Mr. Barnum, although never particularly nervous about accidents, usually refused to travel in the same train with me, giving as his reason that should we both be killed the show would be without a head. Really he regarded me as something of a "hoodoo." In the course of one trip from New Orleans to New York we were compelled to ride together, and on that occasion the sleeper caught fire and was very nearly destroyed. Fortunately this happened in the daytime.
Not only was Mr. Barnum quick to grasp a situation, but was also ready at repartee. Once, at the hotel at Block Island, the dining-room was crowded with people from all over America. One of the guests was a somewhat notorious Mayor of a well-known Western city. During a partial lull in the conversation, this politician had the temerity to bawl out: "Barnum, what is going to be your next humbug? Your last one, the White Elephant, was a failure!" Mr. Barnum, in a voice equally loud and without a moment's hesitation, replied:
"I think my next humbug will be the present Mayor of your city! I have been twice Senator of my State and three times Mayor of Bridgeport; but from what I have learned of politicians and their methods in the West I have come to the conclusion that I am now in a far more respectable business—that of showman—in which no man is either corrupted or injured."
GULLIBLE PATRONS IN EARLY DAYS
The people who were patrons of the circus in early days were very "gullible." Every showman of ripe years has in his memory incidents from his own experience which fully corroborate this statement. The old-time show was an "event" of large importance in the life of the small village, no matter whether that village were hid among the hills or were a landmark upon the open plains—in either instance it was as effectually separated from the rest of mankind as if it had been an isle at sea. The circus, to the villagers and the farmers, was an unending cause of wonder and curiosity.

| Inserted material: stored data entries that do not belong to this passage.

File: src/bpPkg.sv
`default_nettype none

package bpPkg;

    // address and indexing
    localparam int addrWidth  = 32;
    localparam int indexWidth = 8;                     // fetch bits 9:2
    localparam int tableDepth = 1 << indexWidth;       // btb and bht entries
    localparam int tagWidth   = addrWidth - indexWidth - 2;

    // local history and pattern table
    localparam int histWidth = 4;
    localparam int phtDepth  = 1 << histWidth;         // one counter per history

    // statistics
    localparam int cntWidth = 16;

    typedef logic [addrWidth-1:0] addrT;
    typedef logic [1:0]           ctrT;

    // two-bit counter encoding where msb set means taken
    localparam ctrT ctrStrongNotTaken = 2'b00;
    localparam ctrT ctrWeakNotTaken   = 2'b01;         // reset value
    localparam ctrT ctrWeakTaken      = 2'b10;
    localparam ctrT ctrStrongTaken    = 2'b11;

    // fetch address constants
    localparam addrT pcResetValue = '0;
    localparam addrT pcStep       = addrT'(4);         // one instruction

endpackage

`default_nettype wire
File: src/resolveIf.sv
`timescale 1ns/10ps
`default_nettype none

// registered branch resolution with one strobe per resolved branch
interface resolveIf;

    logic        upValid;   // single cycle strobe
    bpPkg::addrT upPc;      // address of the resolved branch
    bpPkg::addrT upTarget;  // where it goes when taken
    logic        upTaken;   // actual outcome

    modport source (
        output upValid,
        output upPc,
        output upTarget,
        output upTaken
    );

    // tables only listen and nothing flows back
    modport sink (
        input upValid,
        input upPc,
        input upTarget,
        input upTaken
    );

endinterface

`default_nettype wire

File: src/resolveCapture.sv
`timescale 1ns/10ps
`default_nettype none

module resolveCapture (
    input  logic                       clk,
    input  logic                       reset,
    input  logic                       exBranch,
    input  logic                       taken,
    input  bpPkg::addrT                exPc,
    input  bpPkg::addrT                branchTarget,
    input  logic                       ifPred,
    input  logic                       ifPredValid,
    output logic                       redirect,
    output bpPkg::addrT                redirectPc,
    output logic [bpPkg::cntWidth-1:0] branchCount,
    output logic [bpPkg::cntWidth-1:0] mispredictCount,
    resolveIf.source                   up
);

    logic unpredicted;
    logic mustNotBranch;
    logic mustBranch;

    // the three ways a resolution disagrees with fetch
    assign unpredicted   = !ifPredValid && taken;            // no btb entry yet
    assign mustNotBranch = ifPredValid && ifPred && !taken;
    assign mustBranch    = ifPredValid && !ifPred && taken;

    assign redirect   = exBranch && (unpredicted || mustNotBranch || mustBranch);
    assign redirectPc = taken ? branchTarget : exPc + bpPkg::pcStep;

    // strobe for table training
    always_ff @(posedge clk or negedge reset) begin
        if (!reset) begin
            up.upValid <= 1'b0;
        end else begin
            up.upValid <= exBranch;
        end
    end

    // payload rides along with the strobe
    always_ff @(posedge clk) begin
        up.upPc     <= exPc;
        up.upTarget <= branchTarget;
        up.upTaken  <= taken;
    end

    always_ff @(posedge clk or negedge reset) begin
        if (!reset) begin
            branchCount     <= '0;
            mispredictCount <= '0;
        end else begin
            if (exBranch)
                branchCount <= branchCount + 1'b1;         // wraps
            if (redirect)
                mispredictCount <= mispredictCount + 1'b1;
        end
    end

    // back to back strobes only from back to back resolutions
    upValidSingle: assert property (@(posedge clk) disable iff (!reset)
        (up.upValid && $past(up.upValid)) |-> ($past(exBranch) && $past(exBranch, 2)));

endmodule

`default_nettype wire

File: src/flat_wrapper.sv
// flat-port wrapper written by rule: the top's interface ports become plain ports
module resolveCapture_flat 
  (clk, reset, exBranch, taken, exPc, branchTarget, ifPred, ifPredValid, redirect, redirectPc, branchCount, mispredictCount, up_upValid, up_upPc, up_upTarget, up_upTaken);
  resolveIf up_i ();
  input  logic clk;
  input  logic reset;
  input  logic exBranch;
  input  logic taken;
  input  bpPkg::addrT exPc;
  input  bpPkg::addrT branchTarget;
  input  logic ifPred;
  input  logic ifPredValid;
  output logic redirect;
  output bpPkg::addrT redirectPc;
  output logic [bpPkg::cntWidth-1:0] branchCount;
  output logic [bpPkg::cntWidth-1:0] mispredictCount;
  output wire logic [$bits(up_i.upValid)-1:0] up_upValid;
  output wire logic [$bits(up_i.upPc)-1:0] up_upPc;
  output wire logic [$bits(up_i.upTarget)-1:0] up_upTarget;
  output wire logic [$bits(up_i.upTaken)-1:0] up_upTaken;
  assign up_upValid = up_i.upValid;
  assign up_upPc = up_i.upPc;
  assign up_upTarget = up_i.upTarget;
  assign up_upTaken = up_i.upTaken;
  resolveCapture u_core (.clk(clk), .reset(reset), .exBranch(exBranch), .taken(taken), .exPc(exPc), .branchTarget(branchTarget), .ifPred(ifPred), .ifPredValid(ifPredValid), .redirect(redirect), .redirectPc(redirectPc), .branchCount(branchCount), .mispredictCount(mispredictCount), .up(up_i));
endmodule
File: config.mk
export PLATFORM = sky130hd
export DESIGN_NAME = resolveCapture_flat
export DESIGN_NICKNAME = d
export VERILOG_FILES = /design/src/bpPkg.sv /design/src/resolveIf.sv /design/src/resolveCapture.sv /design/src/flat_wrapper.sv
export SDC_FILE = /design/constraint.sdc
export NUM_CORES = 1
export LEC_CHECK = 0
export ABC_AREA = 1
export BUFFER_PORTS_ARGS = -buffer_cell sky130_fd_sc_hd__buf_2
export CAP_MARGIN = 20
export CORE_UTILIZATION = 46
export DETAILED_ROUTE_END_ITERATION = 10
export PLACE_DENSITY = 0.81
export SLEW_MARGIN = 40
export SYNTH_ARGS = -nofsm -noshare
export SYNTH_HDL_FRONTEND = slang
export SYNTH_SLANG_ARGS = --single-unit
File: constraint.sdc
create_clock -name clk -period 1.7 [get_ports clk]
set_clock_uncertainty 0.05 [all_clocks]
set_input_delay 0.34 -clock clk [delete_from_list [all_inputs] [get_ports clk]]
set_output_delay 0.34 -clock clk [all_outputs]
set_load 0.005 [all_outputs]
# Word-level counts from Yosys, hierarchy flattened
# Cells that the tools add are included.
# word_totals
wordCells	21
register_bits	98
input_bits	70
output_inout_bits	131
# classes
muxes	1
add_sub_neg	3
reduce_logical	11
# op_table
cell	count
$add 16x1->16 const B	2
$add 32x3->32 const B	1
$mux 32	1
$logic_and 1x1->1	6
$logic_not 1->1	3
$logic_or 1x1->1	2

# Depth between registers and ports, before layout
# depth
word_depth	5
ltp_mapped	9
mapped_depth_nobuf	9

# Least setup slack after synthesis
# No wires, ideal clock.
# synth_timing
path_type	input to output
from	in exPc[2]
to	out redirectPc[14]
t_required_ns	1.310
path_buffers	0
path_stages	8
path_slack_ns	0.032
arrival_time_ns	1.278
cell_sequence	ha_1 -> nand2_1 -> nor2_4 -> nand2_1 -> nor2_1 -> or2_2 -> nand3_1 -> nand2_1
# synth_between
elab_chain_len	2
# synth_rtl
element	line	rtl
start: declaration	flat_wrapper.sv:9	input bpPkg::addrT exPc;
$add 32x3->32	resolveCapture.sv:30	assign redirectPc = taken ? branchTarget : exPc + bpPkg::pcStep;
$mux 32	resolveCapture.sv:30	
end: declaration	flat_wrapper.sv:14	output bpPkg::addrT redirectPc;
# No other way between the ends.

# Worst setup path after layout
# layout_timing
from	in exPc[2]
to	out redirectPc[15]
# The elaborated chain is that of the path after synthesis.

Strange reports floated ahead and behind the circus—and, for the most part, were believed. The exact size of the coming wonder was a subject for animated discussion. Of course the people did not believe all that the billboards said; but they believed enough to credit the coming show with being two or three times as large as it really was in fact. When a circus proved to be smaller than the popular estimate, it was said to have split or divided, one section going to some other "small" place. As these rumors were never contradicted by the showmen they spread rapidly and the circus became near kin to some fabulous, hydra-headed sea serpent—a creature which has a habit of taking on more heads and bristling manes every time it is seen. As a matter of fact it would have been exceedingly impracticable to have divided a show and, so far as my knowledge goes this was never done. Showmen did not deny these reports for the simple reason that they had no time to answer questions. Many inquiries had hardened them, and, if they ever relented in this particular it was only to fill their auditors' ears with bigger yarns because that course was the easiest way to get rid of the questioners. In explanation of this I may say that the questions which are "fired" at showmen in every town would go a long way toward filling a volume. Showmen in the early days had a habit of agreeing, without hesitation, to every story advanced by patrons. For example, I remember that, on coming into a certain town we selected our lot and began to pitch our tent. During the process of the work one of our men—a strong, burly Irishman—was approached by an angry countryman who demanded to know what had become of his calf which, it appeared, had been stolen from him during the run of the last circus which had stopped at the town. Of course the countryman had laid the blame at the door of the circus men and, although ours was an entirely different show, it was evident that all circuses looked alike to him, and that he believed them all to belong to a strongly knit brotherhood whose mission was for the accumulation of dollars and, incidentally, the promotion of general deviltry. He threatened our men with many things if they did not disclose the whereabouts of his lost calf. "Well," said big Pat, when the countryman had ceased his tirade; "now you spake av it, Oi balave Oi do remember thot calf. We took her down here to Jonesville and—domn me—she's a foine big cow now."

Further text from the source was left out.